Work instruction:
Copy every line from the material below that holds "become".

Source material:
## config.mk

```make
export PLATFORM = sky130hd
export DESIGN_NAME = cordiv_ctrl_flat
export DESIGN_NICKNAME = d
export VERILOG_FILES = /design/src/rtl/cordiv_ctrl_pkg.sv /design/src/rtl/cordiv_ctrl_if.sv /design/src/rtl/sc_lfsr8.sv /design/src/rtl/cordiv_ctrl.sv /design/src/flat_wrapper.sv
export SDC_FILE = /design/constraint.sdc
export NUM_CORES = 1
export LEC_CHECK = 0
export ABC_AREA = 1
export CAP_MARGIN = 20
export CORE_MARGIN = 3
export CORE_UTILIZATION = 54
export DETAILED_ROUTE_END_ITERATION = 10
export PLACE_DENSITY_LB_ADDON = 0.12
export SYNTH_ARGS = -nofsm -noshare
export SYNTH_HDL_FRONTEND = slang
export SYNTH_SLANG_ARGS = --single-unit
```

## constraint.sdc

```tcl
create_clock -name clk -period 2.1 [get_ports clk]
set_input_delay 0.315 -clock clk [delete_from_list [all_inputs] [get_ports clk]]
set_output_delay 0.315 -clock clk [all_outputs]
set_load 0.01 [all_outputs]
```

## src/rtl/cordiv_ctrl_pkg.sv

```systemverilog
// ============================================================================
// Module   : cordiv_ctrl_pkg
// Brief    : Shared types, constants and helpers for the CORDIV sequencer.
// Revision : 1.0 - initial release
// ============================================================================
`default_nettype none

package cordiv_ctrl_pkg;

  typedef enum logic [1:0] {
    IDLE = 2'd0,
    WARM = 2'd1,
    RUN  = 2'd2,
    DONE = 2'd3
  } state_e;

  // Tap mask for x^8+x^6+x^5+x^4+1
  localparam logic [7:0] c_LFSR_TAPS    = 8'hB8;
  localparam logic [7:0] c_DEFAULT_SEED = 8'hA5;

  // An all-zero LFSR would lock up, so zero seeds become 1
  function automatic logic [7:0] fix_seed(input logic [7:0] seed);
    return (seed == 8'h00) ? 8'h01 : seed;
  endfunction

endpackage

`default_nettype wire

```

## src/rtl/cordiv_ctrl_if.sv

```systemverilog
// ============================================================================
// Module   : cordiv_ctrl_if
// Brief    : Operand and result valid/ready handshakes of the CORDIV sequencer.
// Revision : 1.0 - initial release
// ============================================================================
`default_nettype none

interface cordiv_ctrl_if #(
  parameter int WIDTH = 8,
  parameter int LEN   = 256
);
  localparam int RES_W = $clog2(LEN) + 1;

  logic             in_valid;
  logic             in_ready;
  logic [WIDTH-1:0] in_dividend;
  logic [WIDTH-1:0] in_divisor;
  logic             out_valid;
  logic             out_ready;
  logic [RES_W-1:0] out_result;
  logic             out_div_zero;

  modport master (
    output in_valid, in_dividend, in_divisor, out_ready,
    input  in_ready, out_valid, out_result, out_div_zero
  );

  modport slave (
    input  in_valid, in_dividend, in_divisor, out_ready,
    output in_ready, out_valid, out_result, out_div_zero
  );

endinterface

`default_nettype wire

```

## src/rtl/sc_lfsr8.sv

```systemverilog
// ============================================================================
// Module   : sc_lfsr8
// Brief    : 8-bit Fibonacci LFSR with enable; steps only while enabled.
// Revision : 1.0 - initial release
// ============================================================================
`default_nettype none

module sc_lfsr8
  import cordiv_ctrl_pkg::*;
#(
  parameter logic [7:0] SEED = c_DEFAULT_SEED
) (
  input  wire logic       clk,
  input  wire logic       rst_n,
  input  wire logic       en,
  output logic [7:0]      state
);

  localparam logic [7:0] c_INIT = fix_seed(SEED);

  logic [7:0] r_state;
  logic       w_fb;

  assign w_fb = ^(r_state & c_LFSR_TAPS);

  always_ff @(posedge clk or negedge rst_n) begin
    if (!rst_n) begin
      r_state <= c_INIT;
    end else if (en) begin
      r_state <= {r_state[6:0], w_fb};
    end
  end

  assign state = r_state;

endmodule

`default_nettype wire

```

## src/rtl/cordiv_ctrl.sv

```systemverilog
// ============================================================================
// Module   : cordiv_ctrl
// Brief    : Sequencer feeding correlated bitstreams to a CORDIV divider and
//            counting its quotient ones into a binary result.
// Revision : 1.0 - initial release
// ============================================================================
`default_nettype none

module cordiv_ctrl
  import cordiv_ctrl_pkg::*;
#(
  parameter int         WIDTH  = 8,
  parameter int         LEN    = 256,
  parameter int         WARMUP = 16,
  parameter logic [7:0] SEED   = c_DEFAULT_SEED
) (
  input  wire logic             clk,
  input  wire logic             rst_n,
  cordiv_ctrl_if.slave          bus,
  output logic [WIDTH-1:0]      dp_randnum,
  output logic                  dp_sel,
  output logic                  dp_dividend,
  output logic                  dp_divisor,
  input  wire logic             dp_quotient
);

  localparam int c_RES_W = $clog2(LEN) + 1;
  localparam int c_MAXC  = (WARMUP > LEN) ? WARMUP : LEN;
  localparam int c_CNT_W = (c_MAXC > 1) ? $clog2(c_MAXC) : 1;

  localparam logic [c_CNT_W-1:0] c_WARM_LAST = c_CNT_W'(WARMUP - 1);
  localparam logic [c_CNT_W-1:0] c_RUN_LAST  = c_CNT_W'(LEN - 1);
  localparam logic [c_CNT_W-1:0] c_CNT_ONE   = c_CNT_W'(1);
  localparam logic [c_RES_W-1:0] c_RES_LEN   = c_RES_W'(LEN);

  state_e             r_state;
  state_e             w_next;
  logic [WIDTH-1:0]   r_dividend;
  logic [WIDTH-1:0]   r_divisor;
  logic [c_CNT_W-1:0] r_cnt;
  logic [c_RES_W-1:0] r_ones;
  logic               r_div_zero;
  logic               w_active;
  logic               w_in_zero;
  logic [7:0]         w_lfsr_rng;
  logic [7:0]         w_lfsr_sel;
  logic [7:0]         w_lfsr_rot;
  logic [WIDTH-1:0]   w_rng;
  logic [WIDTH-1:0]   w_rnd;
  logic               w_unused_sel;

  assign w_in_zero = (bus.in_divisor == '0);

  // State register
  always_ff @(posedge clk or negedge rst_n) begin
    if (!rst_n) begin
      r_state <= IDLE;
    end else begin
      r_state <= w_next;
    end
  end

  // Next-state logic
  always_comb begin
    w_next = r_state;
    case (r_state)
      IDLE: if (bus.in_valid) w_next = w_in_zero ? DONE : WARM;
      WARM: if (r_cnt == c_WARM_LAST) w_next = RUN;
      RUN:  if (r_cnt == c_RUN_LAST) w_next = DONE;
      DONE: if (bus.out_ready) w_next = IDLE;
      default: w_next = IDLE;
    endcase
  end

  // Output decode
  always_comb begin
    bus.in_ready  = 1'b0;
    bus.out_valid = 1'b0;
    w_active      = 1'b0;
    case (r_state)
      IDLE:      bus.in_ready  = 1'b1;
      WARM, RUN: w_active      = 1'b1;
      DONE:      bus.out_valid = 1'b1;
      default:   ;
    endcase
  end

  // Operands, phase counter and quotient-ones counter
  always_ff @(posedge clk or negedge rst_n) begin
    if (!rst_n) begin
      r_dividend <= '0;
      r_divisor  <= '0;
      r_cnt      <= '0;
      r_ones     <= '0;
      r_div_zero <= 1'b0;
    end else begin
      if (w_active && (w_next == r_state)) begin
        r_cnt <= r_cnt + c_CNT_ONE;
      end else begin
        r_cnt <= '0;
      end
      case (r_state)
        IDLE: begin
          if (bus.in_valid) begin
            r_dividend <= bus.in_dividend;
            r_divisor  <= bus.in_divisor;
            r_ones     <= w_in_zero ? c_RES_LEN : '0;
            r_div_zero <= w_in_zero;
          end
        end
        RUN:  r_ones <= r_ones + c_RES_W'(dp_quotient);
        DONE: begin
          if (bus.out_ready) begin
            r_ones     <= '0;
            r_div_zero <= 1'b0;
          end
        end
        default: ;
      endcase
    end
  end

  assign bus.out_result   = r_ones;
  assign bus.out_div_zero = r_div_zero;

  sc_lfsr8 #(.SEED(SEED)) u_lfsr_rng (
    .clk   (clk),
    .rst_n (rst_n),
    .en    (w_active),
    .state (w_lfsr_rng)
  );

  sc_lfsr8 #(.SEED(~SEED)) u_lfsr_sel (
    .clk   (clk),
    .rst_n (rst_n),
    .en    (w_active),
    .state (w_lfsr_sel)
  );

  // Rotated copy decorrelates regeneration from stream generation
  assign w_lfsr_rot = {w_lfsr_rng[3:0], w_lfsr_rng[7:4]};

  if (WIDTH == 8) begin : g_rng_eq
    assign w_rng = w_lfsr_rng;
    assign w_rnd = w_lfsr_rot;
  end else if (WIDTH > 8) begin : g_rng_ext
    assign w_rng = {{(WIDTH-8){1'b0}}, w_lfsr_rng};
    assign w_rnd = {{(WIDTH-8){1'b0}}, w_lfsr_rot};
  end else begin : g_rng_trunc
    assign w_rng = w_lfsr_rng[WIDTH-1:0];
    assign w_rnd = w_lfsr_rot[WIDTH-1:0];
  end

  assign w_unused_sel = ^w_lfsr_sel[7:1];

  assign dp_dividend = w_active & (r_dividend > w_rng);
  assign dp_divisor  = w_active & (r_divisor  > w_rng);
  assign dp_randnum  = w_active ? w_rnd : '0;
  assign dp_sel      = w_active & w_lfsr_sel[0];

endmodule

`default_nettype wire
```

## src/flat_wrapper.sv

```systemverilog
// flat-port wrapper written by rule: the top's interface ports become plain ports
module cordiv_ctrl_flat import cordiv_ctrl_pkg::*;
#(
  parameter int         WIDTH  = 8,
  parameter int         LEN    = 256,
  parameter int         WARMUP = 16,
  parameter logic [7:0] SEED   = c_DEFAULT_SEED
)
  (clk, rst_n, dp_randnum, dp_sel, dp_dividend, dp_divisor, dp_quotient, bus_in_valid, bus_in_dividend, bus_in_divisor, bus_out_ready, bus_in_ready, bus_out_valid, bus_out_result, bus_out_div_zero);
  cordiv_ctrl_if #(.WIDTH(WIDTH), .LEN(LEN)) bus_i ();
  input  wire logic clk;
  input  wire logic rst_n;
  output logic [WIDTH-1:0] dp_randnum;
  output logic dp_sel;
  output logic dp_dividend;
  output logic dp_divisor;
  input  wire logic dp_quotient;
  input wire logic [$bits(bus_i.in_valid)-1:0] bus_in_valid;
  input wire logic [$bits(bus_i.in_dividend)-1:0] bus_in_dividend;
  input wire logic [$bits(bus_i.in_divisor)-1:0] bus_in_divisor;
  input wire logic [$bits(bus_i.out_ready)-1:0] bus_out_ready;
  output wire logic [$bits(bus_i.in_ready)-1:0] bus_in_ready;
  output wire logic [$bits(bus_i.out_valid)-1:0] bus_out_valid;
  output wire logic [$bits(bus_i.out_result)-1:0] bus_out_result;
  output wire logic [$bits(bus_i.out_div_zero)-1:0] bus_out_div_zero;
  assign bus_i.in_valid = bus_in_valid;
  assign bus_i.in_dividend = bus_in_dividend;
  assign bus_i.in_divisor = bus_in_divisor;
  assign bus_i.out_ready = bus_out_ready;
  assign bus_in_ready = bus_i.in_ready;
  assign bus_out_valid = bus_i.out_valid;
  assign bus_out_result = bus_i.out_result;
  assign bus_out_div_zero = bus_i.out_div_zero;
  cordiv_ctrl #(.WIDTH(WIDTH), .LEN(LEN), .WARMUP(WARMUP), .SEED(SEED)) u_core (.clk(clk), .rst_n(rst_n), .bus(bus_i), .dp_randnum(dp_randnum), .dp_sel(dp_sel), .dp_dividend(dp_dividend), .dp_divisor(dp_divisor), .dp_quotient(dp_quotient));
endmodule
```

Exercise solution:
  // An all-zero LFSR would lock up, so zero seeds become 1
// flat-port wrapper written by rule: the top's interface ports become plain ports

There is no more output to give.